みなさん、こんにちは!

本日の「きっかわみきの物語」部分公開は、

「青い眼をもった木」の「深山に眠っていた虎の巻」からですよ。

青い眼の木が、長く眠っていた貴公子の虎に、

「いのちの法則」を聞かせる場面です。


木は虎にこの場面では、4つのいのちの法則を話しますが、

今日はその4つ目の場面から。

では・・・



 木は最後に、〈因縁果のお話〉をし、さらに意味深長な一言を加えたのです。


「君はしずくの音が原因で、その結果、目が覚め、目が覚めたことが今度は因となって、そこに何ものかの縁がはたらいて結果、私に出会い、私に会ったことがまた因となって、また別の縁がはたらいて、その結果このような話を聞いた。

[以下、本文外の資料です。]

**src/rtl/coproc_pkg.sv**
```systemverilog
// Shared definitions for the matrix coprocessor: opcodes, FSM states, element packing.
// No logic of its own.
// Element (r,c) of an N x N matrix lives at bit offset (r*N+c)*ELEM_W.
package coproc_pkg;

    typedef enum logic [1:0] {
        OP_ADD = 2'b00,
        OP_SUB = 2'b01,
        OP_TRN = 2'b10,
        OP_NEG = 2'b11
    } opcode_t;

    typedef enum logic [2:0] {
        S_IDLE   = 3'd0,
        S_RD_A   = 3'd1,
        S_WAIT_A = 3'd2,
        S_RD_B   = 3'd3,
        S_WAIT_B = 3'd4,
        S_EXEC   = 3'd5,
        S_WRITE  = 3'd6,
        S_DONE   = 3'd7
    } state_t;

    // Bit offset of element (r,c) inside a packed matrix word.
    function automatic int elem_off(input int r, input int c, input int n, input int w);
        return (r * n + c) * w;
    endfunction

    // ADD and SUB need a second operand fetched from RAM; TRN and NEG do not.
    function automatic logic op_is_binary(input opcode_t op);
        return (op == OP_ADD) || (op == OP_SUB);
    endfunction

endpackage

```
**src/rtl/matrix_elem_alu.sv**
```systemverilog
// Element-wise matrix ALU: ADD, SUB, TRANSPOSE(A), NEGATE(A) with OR-reduced signed overflow.
// Latency: purely combinational.
// Backpressure: none; the caller registers the result.
module matrix_elem_alu
    import coproc_pkg::*;
#(
    parameter int N      = 5,
    parameter int ELEM_W = 8
) (
    input  logic [N*N*ELEM_W-1:0] i_a,
    input  logic [N*N*ELEM_W-1:0] i_b,
    input  opcode_t               i_op,
    output logic [N*N*ELEM_W-1:0] o_c,
    output logic                  o_ovf
);

    localparam int MSB = ELEM_W - 1;
    localparam logic [ELEM_W-1:0] MOST_NEG = {1'b1, {(ELEM_W-1){1'b0}}};

    logic [ELEM_W-1:0] w_ea;
    logic [ELEM_W-1:0] w_eb;
    logic [ELEM_W-1:0] w_res;

    // Walk every element, compute the wrapped result and flag signed overflow.
    always_comb begin
        o_c   = '0;
        o_ovf = 1'b0;
        w_ea  = '0;
        w_eb  = '0;
        w_res = '0;
        for (int r = 0; r < N; r++) begin
            for (int c = 0; c < N; c++) begin
                w_ea = i_a[elem_off(r, c, N, ELEM_W) +: ELEM_W];
                w_eb = i_b[elem_off(r, c, N, ELEM_W) +: ELEM_W];
                case (i_op)
                    OP_ADD: begin
                        w_res = w_ea + w_eb;
                        if ((w_ea[MSB] == w_eb[MSB]) && (w_res[MSB] != w_ea[MSB])) begin
                            o_ovf = 1'b1;
                        end
                    end
                    OP_SUB: begin
                        w_res = w_ea - w_eb;
                        if ((w_ea[MSB] != w_eb[MSB]) && (w_res[MSB] != w_ea[MSB])) begin
                            o_ovf = 1'b1;
                        end
                    end
                    OP_TRN: begin
                        // Swap row/column; no arithmetic, so never overflows.
                        w_res = i_a[elem_off(c, r, N, ELEM_W) +: ELEM_W];
                    end
                    default: begin
                        // Negating the most-negative value wraps back to itself.
                        w_res = '0 - w_ea;
                        if (w_ea == MOST_NEG) begin
                            o_ovf = 1'b1;
                        end
                    end
                endcase
                o_c[elem_off(r, c, N, ELEM_W) +: ELEM_W] = w_res;
            end
        end
    end

endmodule

```
**src/rtl/matrix_op_sequencer.sv**
```systemverilog
// Matrix coprocessor core: fetch A (and B), run element-wise op, write C back to one RAM port.
// Latency start->done: binary 2*RD_LAT+5 cycles, unary RD_LAT+4 cycles.
// Backpressure: start is only sampled in IDLE; requests while busy are dropped, not queued.
module matrix_op_sequencer
    import coproc_pkg::*;
#(
    parameter int N      = 5,
    parameter int ELEM_W = 8,
    parameter int MEM_W  = 256,
    parameter int AW     = 8,
    parameter int RD_LAT = 1
) (
    input  logic             i_clk,
    input  logic             i_reset_n,
    input  logic             i_start,
    input  logic [1:0]       i_opcode,
    input  logic [AW-1:0]    i_addr_a,
    input  logic [AW-1:0]    i_addr_b,
    input  logic [AW-1:0]    i_addr_c,
    output logic             o_busy,
    output logic             o_done,
    output logic             o_ovf,
    output logic [AW-1:0]    o_mem_addr,
    output logic             o_mem_wren,
    output logic [MEM_W-1:0] o_mem_wdata,
    input  logic [MEM_W-1:0] i_mem_rdata,
    output logic [7:0]       o_dbg_byte
);

    localparam int PW = N * N * ELEM_W;
    localparam int CW = (RD_LAT > 1) ? $clog2(RD_LAT) : 1;

    state_t           r_state;
    state_t           w_state_nxt;
    opcode_t          r_op;
    logic [AW-1:0]    r_addr_a;
    logic [AW-1:0]    r_addr_b;
    logic [AW-1:0]    r_addr_c;
    logic [CW-1:0]    r_wait_cnt;
    logic [PW-1:0]    r_a;
    logic [PW-1:0]    r_b;
    logic [PW-1:0]    r_c;
    logic             r_ovf;
    logic [7:0]       r_dbg;

    logic             w_wait_last;
    logic             w_busy;
    logic             w_done;
    logic             w_wren;
    logic [AW-1:0]    w_addr;
    logic [MEM_W-1:0] w_wdata;
    logic [PW-1:0]    w_alu_c;
    logic             w_alu_ovf;
    logic [7:0]       w_dbg;

    assign w_wait_last = (r_wait_cnt == CW'(RD_LAT - 1));

    // Sign-extend (or truncate) element (0,0) of the result for the LED byte.
    assign w_dbg = 8'($signed(r_c[ELEM_W-1:0]));

    matrix_elem_alu #(
        .N      (N),
        .ELEM_W (ELEM_W)
    ) u_alu (
        .i_a   (r_a),
        .i_b   (r_b),
        .i_op  (r_op),
        .o_c   (w_alu_c),
        .o_ovf (w_alu_ovf)
    );

    // RAM bits above the packed matrix carry nothing for us.
    generate
        if (MEM_W > PW) begin : g_rdata_pad
            logic w_unused_rdata;
            assign w_unused_rdata = ^i_mem_rdata[MEM_W-1:PW];
        end
    endgenerate

    // State register; reset drops straight to IDLE, which kills any pending write.
    always_ff @(posedge i_clk or negedge i_reset_n) begin
        if (!i_reset_n) begin
            r_state <= S_IDLE;
        end else begin
            r_state <= w_state_nxt;
        end
    end

    // Next-state and RAM interface decode; outputs depend on state only so reset clears them at once.
    always_comb begin
        w_state_nxt = r_state;
        w_busy      = 1'b1;
        w_done      = 1'b0;
        w_wren      = 1'b0;
        w_addr      = '0;
        w_wdata     = '0;
        case (r_state)
            S_IDLE: begin
                w_busy = 1'b0;
                if (i_start) begin
                    w_state_nxt = S_RD_A;
                end
            end
            S_RD_A: begin
                w_addr      = r_addr_a;
                w_state_nxt = S_WAIT_A;
            end
            S_WAIT_A: begin
                w_addr = r_addr_a;
                if (w_wait_last) begin
                    w_state_nxt = op_is_binary(r_op) ? S_RD_B : S_EXEC;
                end
            end
            S_RD_B: begin
                w_addr      = r_addr_b;
                w_state_nxt = S_WAIT_B;
            end
            S_WAIT_B: begin
                w_addr = r_addr_b;
                if (w_wait_last) begin
                    w_state_nxt = S_EXEC;
                end
            end
            S_EXEC: begin
                w_state_nxt = S_WRITE;
            end
            S_WRITE: begin
                w_addr      = r_addr_c;
                w_wren      = 1'b1;
                w_wdata     = MEM_W'(r_c);
                w_state_nxt = S_DONE;
            end
            S_DONE: begin
                w_done      = 1'b1;
                w_state_nxt = S_IDLE;
            end
            default: begin
                w_state_nxt = S_IDLE;
            end
        endcase
    end

    // Request latches, read-latency counter, operand capture and result registers.
    always_ff @(posedge i_clk or negedge i_reset_n) begin
        if (!i_reset_n) begin
            r_op       <= OP_ADD;
            r_addr_a   <= '0;
            r_addr_b   <= '0;
            r_addr_c   <= '0;
            r_wait_cnt <= '0;
            r_a        <= '0;
            r_b        <= '0;
            r_c        <= '0;
            r_ovf      <= 1'b0;
            r_dbg      <= '0;
        end else begin
            if ((r_state == S_IDLE) && i_start) begin
                r_op     <= opcode_t'(i_opcode);
                r_addr_a <= i_addr_a;
                r_addr_b <= i_addr_b;
                r_addr_c <= i_addr_c;
                r_ovf    <= 1'b0;
            end

            if (((r_state == S_WAIT_A) || (r_state == S_WAIT_B)) && !w_wait_last) begin
                r_wait_cnt <= r_wait_cnt + 1'b1;
            end else begin
                r_wait_cnt <= '0;
            end

            if ((r_state == S_WAIT_A) && w_wait_last) begin
                r_a <= i_mem_rdata[PW-1:0];
            end
            if ((r_state == S_WAIT_B) && w_wait_last) begin
                r_b <= i_mem_rdata[PW-1:0];
            end

            if (r_state == S_EXEC) begin
                r_c   <= w_alu_c;
                r_ovf <= w_alu_ovf;
            end

            // Loaded on the way into DONE so the LEDs change together with done.
            if (r_state == S_WRITE) begin
                r_dbg <= w_dbg;
            end
        end
    end

    assign o_busy      = w_busy;
    assign o_done      = w_done;
    assign o_ovf       = r_ovf;
    assign o_mem_addr  = w_addr;
    assign o_mem_wren  = w_wren;
    assign o_mem_wdata = w_wdata;
    assign o_dbg_byte  = r_dbg;

endmodule

```
**config.mk**
```make
export PLATFORM = sky130hd
export DESIGN_NAME = matrix_op_sequencer
export DESIGN_NICKNAME = d
export VERILOG_FILES = /design/src/rtl/coproc_pkg.sv /design/src/rtl/matrix_elem_alu.sv /design/src/rtl/matrix_op_sequencer.sv
export SDC_FILE = /design/constraint.sdc
export NUM_CORES = 2
export LEC_CHECK = 0
export ABC_AREA = 0
export CAP_MARGIN = 25
export CORE_AREA = 2 2 301 303
export DETAILED_ROUTE_END_ITERATION = 7
export DIE_AREA = 0 0 303 305
export PLACE_DENSITY = 0.85
export SYNTH_ARGS = -nofsm -noshare
export SYNTH_HDL_FRONTEND = slang
export SYNTH_SLANG_ARGS = --single-unit
```
**constraint.sdc**
```tcl
create_clock -name i_clk -period 4.05 [get_ports i_clk]
set_clock_uncertainty 0.2 [all_clocks]
set_input_delay 0.81 -clock i_clk [delete_from_list [all_inputs] [get_ports i_clk]]
set_output_delay 0.81 -clock i_clk [all_outputs]
set_load 0.02 [all_outputs]
```
# Yosys cells after proc, flatten, opt, wreduce, memory -nomap -nowiden
# Index checks and enable logic that the tools add are counted.
# totals
register_bits	639
input_bits	285
word_cells	425
# classes
add_sub_neg	76
n_eq_ne	137
n_mux	138
n_bitwise	1
n_reduce_logical	62
# ops
operator	n
$pmux W8 S3	26
$add A8 B8 Y8	25
$eq A8 B8 Y1 const B	25
$mux W200	1
$sub A1 B8 Y8 const A	25
$sub A8 B8 Y8	25
$mux W1	81
$ne A1 B1 Y1	75
$pmux W1 S3	25
$logic_and A1 B1 Y1	54
$eq A1 B1 Y1	25
$pmux W3 S8	1
$eq A3 B3 Y1 const B	4
$mux W3	4
$eq A3 B2 Y1 const B	2
$ne A2 B2 Y1 const B	3
$reduce_or A2 Y1	2
$eq A3 B1 Y1 const B	1
$logic_not A3 Y1	1
$reduce_and A3 Y1	1
$eq A2 B1 Y1 const B	1
$eq A2 B2 Y1 const B	1
$logic_not A2 Y1	1
$logic_or A1 B1 Y1	2
3 further kinds	3

# Depth between registers and ports, before layout
# depth
depth_word	54
ltp_mapped	14

# Cells and area by module
# From an unflattened synthesis, not the netlist that was laid out.
# hier_totals
hier_cells	4774
hier_area_um2	47936.0
# by_module_without_submodules
module	instances	cells_each	area_per_inst_um2	seq_area_each_um2
matrix_op_sequencer	1	1693	26065.0	15990.3
matrix_elem_alu	1	3081	21871.0	0.0

# Least setup slack after synthesis
# No wires, ideal clock.
# synth_path
kind	flip-flop to flip-flop
start	reg r_a[81]
end	reg r_ovf (netlist: o_ovf)
setup_time_ns	0.126
arrival_ns	3.006
required_time_ns	3.724
slack_ns	0.718
path_stages_with_launch	12
period_less_slack_ns	3.332
path_cell_list	dfrtp_1 -> ha_1 -> nor2b_1 -> o211ai_1 -> a211oi_1 -> mux2i_1 -> or4_4 -> a2111oi_4 -> a311oi_1 -> a211oi_2 -> o2111ai_1 -> a311o_1
# synth_between
elab_chain_cells	34
elab_cells_between_ends	68
cone_classes	add/sub (2); eq/ne (3); mux (61); reduce/logical (2)
# synth_lines
item	line_no	rtl
start: declaration	matrix_op_sequencer.sv:40	logic [PW-1:0] r_a;
start signal: assignment	matrix_op_sequencer.sv:172	r_a <= i_mem_rdata[PW-1:0];
$sub A8 B8 Y8 / $add A8 B8 Y8 (equally long branches)	matrix_elem_alu.sv:43, matrix_elem_alu.sv:37	
$ne A1 B1 Y1 (on tied branches)	matrix_elem_alu.sv:44, matrix_elem_alu.sv:38	
$logic_and A1 B1 Y1 (on tied branches)	matrix_elem_alu.sv:44, matrix_elem_alu.sv:38	
$mux W1 (on tied branches)	matrix_elem_alu.sv:44, matrix_elem_alu.sv:38	
$pmux W1 S3 *	matrix_elem_alu.sv:35	case (i_op)
$mux W1 (on tied branches)	matrix_elem_alu.sv:55, matrix_elem_alu.sv:38, matrix_elem_alu.sv:44	
$pmux W1 S3 *	matrix_elem_alu.sv:35	
$mux W1 (on tied branches)	matrix_elem_alu.sv:55, matrix_elem_alu.sv:38, matrix_elem_alu.sv:44	
[... 18 more ...]	n/a	
$pmux W1 S3 *	matrix_elem_alu.sv:35	
$mux W1 (on tied branches)	matrix_elem_alu.sv:55, matrix_elem_alu.sv:38, matrix_elem_alu.sv:44	
$pmux W1 S3 *	matrix_elem_alu.sv:35	
$mux W1 (on tied branches)	matrix_elem_alu.sv:55, matrix_elem_alu.sv:38, matrix_elem_alu.sv:44	
$pmux W1 S3 *	matrix_elem_alu.sv:35	
$mux W1 (on tied branches)	matrix_elem_alu.sv:55, matrix_elem_alu.sv:38, matrix_elem_alu.sv:44	
$pmux W1 S3 *	matrix_elem_alu.sv:35	
$mux W1 *	matrix_op_sequencer.sv:178	if (r_state == S_EXEC) begin
end signal: assignment	matrix_op_sequencer.sv:180	r_ovf <= w_alu_ovf;
end: declaration	matrix_op_sequencer.sv:43	logic r_ovf;
# Every way passes the cells marked *; elsewhere a longest branch is shown, timed or not.
# A chain may end at the register's enable or synchronous reset.

# Final worst setup path
# layout_path
start	reg r_state[2]
end	out o_mem_wdata[164]
# layout_between
elab_chain_cells	2
# layout_lines
item	line_no	rtl
start: declaration	matrix_op_sequencer.sv:33	state_t r_state;
start signal: assignment	matrix_op_sequencer.sv:85	r_state <= w_state_nxt;
$eq A3 B3 Y1	matrix_op_sequencer.sv:97	case (r_state)
$mux W200	matrix_op_sequencer.sv:97	
end: declaration	matrix_op_sequencer.sv:25	output logic [MEM_W-1:0] o_mem_wdata,
# Every way passes these cells.

==> metrics.cfg <==
[status]
status = complete, but fails checks
violations = design-rule violations

[logic_synthesis]
postSynthCellCount = 5208
async_flop_share = 1.00
synth_seq_area_share = 0.346
synth.ff_latch_count = 639
synth.cell_area_sq_mm = 0.0462
synth_area_per_cell_sq_um = 8.87
yosys_warnings = 0
netlist-cell-type-count = 80
synth-edff-count = 0
synth_ff_type = dfrtp_1

[place]
dp_hpwl_um = 101000
io_buffers = 448
gp_congestion = 0.938
dpl_cell_area_sq_mm = 0.0520

[job]
maxCapViolations = 0

[critical_path]
worstSetupPathType = reg2out
arrival_ns = 2.90
r2r_slack_ns = 0.23
reg2reg_to = o_ovf$_DFFE_PN0P_
rr_worst_depth = 13
crit_required_ns = 3.04
worstPathMaxFanout = 30
endpoint_kind = output port
r2r-start = r_b[57]$_DFFE_PN0P_
worst_setup_path_start_kind = register

[sta]
fmax_ghz = 0.256
slew_viol_final = 0
hold_viol_final = 0
relSlewSlack = 0.339
fin_setup_tns_ns = 0
tightest_slew_ns = 0.991
setup_viol = 0
fin_crit_sh = 0.965
finalCriticalPeriod_ns = 3.91
rsz0062_at_grt = no

[die]
initial_core_util = 0.517
num_io_pins = 561
die-width_um = 303
dieHeight_um = 305
rows = 110
dieArea_sq_mm = 0.0924
core_sq_mm = 0.0893

[clock_network]
cts_buffers = 77
tritoncts = built
clock_latency_ns = 0.64
clkTransAtPathRegs_ns = 0.06
cts_buffer_depth = 3
clockRootBuffer = clkbuf_16
cts.sinks = 639
htree_levels = 3
cts.hold.buffers_added = 0

[drt]
drcViolationCount = 64
viasPerCell = 5.76
drt_iter0_drc = 3143
route.vias.total = 39321
wl_um = 138000
dr.pass1.iters = 8
ant_nets = 0
wl_per_cell_um = 20.2

[global_routing]
grt_max_degree = 117
grtUsageMet1 = 0.389
antenna_found_initial = 17
grt_busiest_layer = met2
grt_use_met2 = 0.475
grt_pass1_vias = 39117
grt_usage = 0.295
use_met3 = 0.0456
grt_overflow = 0
grt_pass1_wl_um = 216000

[cells_and_area]
final_area_sq_mm = 0.0548
layout-drive-gt1-share = 0.105
mostFrequentLayoutCells = dfrtp_1 (636), nand2_1 (598), o21ai_0 (569)
syn2layout_area_growth_pct = 18.7
final_common_cell = dfrtp_1
layout.nets = 6291
fill_cells = 7285

[power]
ir_drop_uv = 456
power_density_mw_per_mm2 = 996
p_leak_nw = 24.2

[min_path]
hold_path.class = in2async

-- report_power, final --
group / switching, mW / internal (mW)
registers: 3.60 / 9.53
clock network: 2.93 / 4.57
logic: 18.9 / 15.1
-- registers in the layout, indices dropped and copies added (netlist names) --
register,cells
r_a,200
r_b,200
r_c,200
o_dbg_byte,8
r_addr_a,8
r_addr_b,8
r_addr_c,8
r_state,3
r_op,2
o_ovf,1
r_wait_cnt,1
-- worst max-delay path by stage --
| stage | to | start |
|---|---|---|
| floorplan | o_ovf$_DFFE_PN0P_ | r_a[81]$_DFFE_PN0P_ |
| global placement | o_ovf$_DFFE_PN0P_ | r_b[81]$_DFFE_PN0P_ |
| detailed placement | o_ovf$_DFFE_PN0P_ | r_b[81]$_DFFE_PN0P_ |
| CTS | o_mem_wdata[171] | r_state[2]$_DFFE_PN0P_ |
| global route | o_ovf$_DFFE_PN0P_ | r_b[137]$_DFFE_PN0P_ |
| finish | o_mem_wdata[164] | r_state[2]$_DFFE_PN0P_ |
-- routing by layer --
metal,part of all wire,vias up
li1,-,18409
met1,0.42,19166
met2,0.47,1425
met3,0.069,309
met4,0.046,12
met5,0.00060,-
-- through the flow --
stage          hold slack [ns]  power (mW)  instances   util  setup WS [ns]
2_1_floorplan            0.237        36.9       5264      -          0.718
5_1_grt                  0.147        59.0       6825  0.613        0.00989
4_1_cts                 0.0957        54.3       6818  0.613          0.120
3_3_place_gp             0.252        45.0       6677  0.582          0.222
6_report                0.0977        54.6       6831  0.614          0.143
3_5_place_dp             0.254        46.4       6678  0.582          0.209
-- cell type report --
type,count,area [sq um],share of cell area
clock buffer,105,2260,0.0413
antenna,13,32.5,0.000594
tap,1176,1470,0.0268
inverter,354,1340,0.0244
sequential,639,16000,0.292
clock inverter,35,472,0.00861
timing repair buffer,556,5600,0.102
multi-input combinational,3953,27600,0.504
-- cells by family after synthesis --
logic type / Yosys count / share of synthesized area
and+or+nand+nor: 1513 / 0.154
AOI/OAI and AO/OA: 1261 / 0.158
buffers and inverters: 672 / 0.0610
DFF: 639 / 0.346
adders and majority gates: 425 / 0.123
muxes: 408 / 0.102
xor gates and xnor gates: 289 / 0.0548
other: 1 / 0.0000812
-- what timing repair did --
action | 4_1_cts | 5_1_grt
endpoints found under the setup margin | 2 | 1
pin swaps | 0 | 0
setup buffers | 0 | 0
gates resized for setup | 1 | 2
cloned | 0 | 0
endpoints found under the hold margin | 0 | 0
-- worst max-delay path, stage by stage, from the launching register on --
cell and delay [ns]:
dfrtp_2 0.48, inv_1 0.20, nor2_4 0.20, buf_12 0.21, buf_12 0.19, and2_1 0.30, clkdlybuf4s50_1 0.67
-- Yosys cell counts (18+ instances only) --
library cell	number	area, sq um
nand2b_1	41	257
fa_1	50	1000
xor2_1	97	850
a31oi_1	24	150
buf_1	27	101
nand2_1	598	2240
a211oi_1	25	188
nor3_1	94	470
and2_1	210	1310
o21bai_1	36	270
mux2_2	284	3200
nor2_1	322	1210
o21ai_0	569	2850
buf_4	57	428
or3_1	19	119
o31ai_1	38	285
mux4_2	22	495
ha_1	375	4690
nor4_1	18	113
a21o_1	55	413
a21oi_1	349	1750
inv_1	352	1320
nand3b_1	21	158
nor2b_1	78	488
mux2i_1	102	1020
o41ai_1	18	158
nor3b_1	18	135
a211o_1	18	158
clkbuf_1	225	845
nand3_1	27	135
dfrtp_1	639	16000
xnor2_1	192	1680
Note: power is estimated with default switching activity, not from simulation.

つまりよく考えてみると、因が果となり、果がまた因となり……のぐるぐるまわりをしているのが、この世界というわけだ。

これを因果同時(いんがどうじ)とも言うのだがね。

それで、この因果同時の話も、先ほどから話をしているいのちの法則の話も、いずれも東方で熟したものの見方なのだよ。

 ところで、だ。虎くん、

実際のところ、心が目覚めなければ、本当に起きたことにはならないのだが・・・」


 それまでそのすべてに一つ一つうなずいていた虎も、

この一言には思わず苦笑したのでした。

 そしてその虎くん、最後に誠に虎くんらしいことを言ったのです。


「目覚めて最初に、このようないのちの法則のお話が聞けるとは……。

『果報は寝て待て』と言うが、それは誠にそのとおりだったようですね。

しかし僕はいつも何事も『寝かせて考える』というのが流儀なのです。

ですから、あなた様からのこのお話も、しばらく寝かせていま一度味わうことにさせてもらいましょう」


 虎はそう言うと、何とまた寝始めてしまったのです。

この虎くん、おっとりと落ち着いていて誠実なのはよいが、

少々のんびりし過ぎ、慎重過ぎるのが玉にキズだったのでした。



 さて、みなさんこのお話、いかがだったでしょうか?

虎はしずくの音が原因で、目が覚め、

目が覚めたことが今度は原因となって、木に出会った。

そしてさらに木に出会ったことが今度は原因となって、

その結果このような話を聞いた。



「因が果となる(原因があって、結果が出てくる)」ということは

よく聞かれると思うのですが、いかがでしょうか、「そのまた

『果』自体が、次の因となる」というのは、聞かれたことがある人は少ないのではないでしょうか?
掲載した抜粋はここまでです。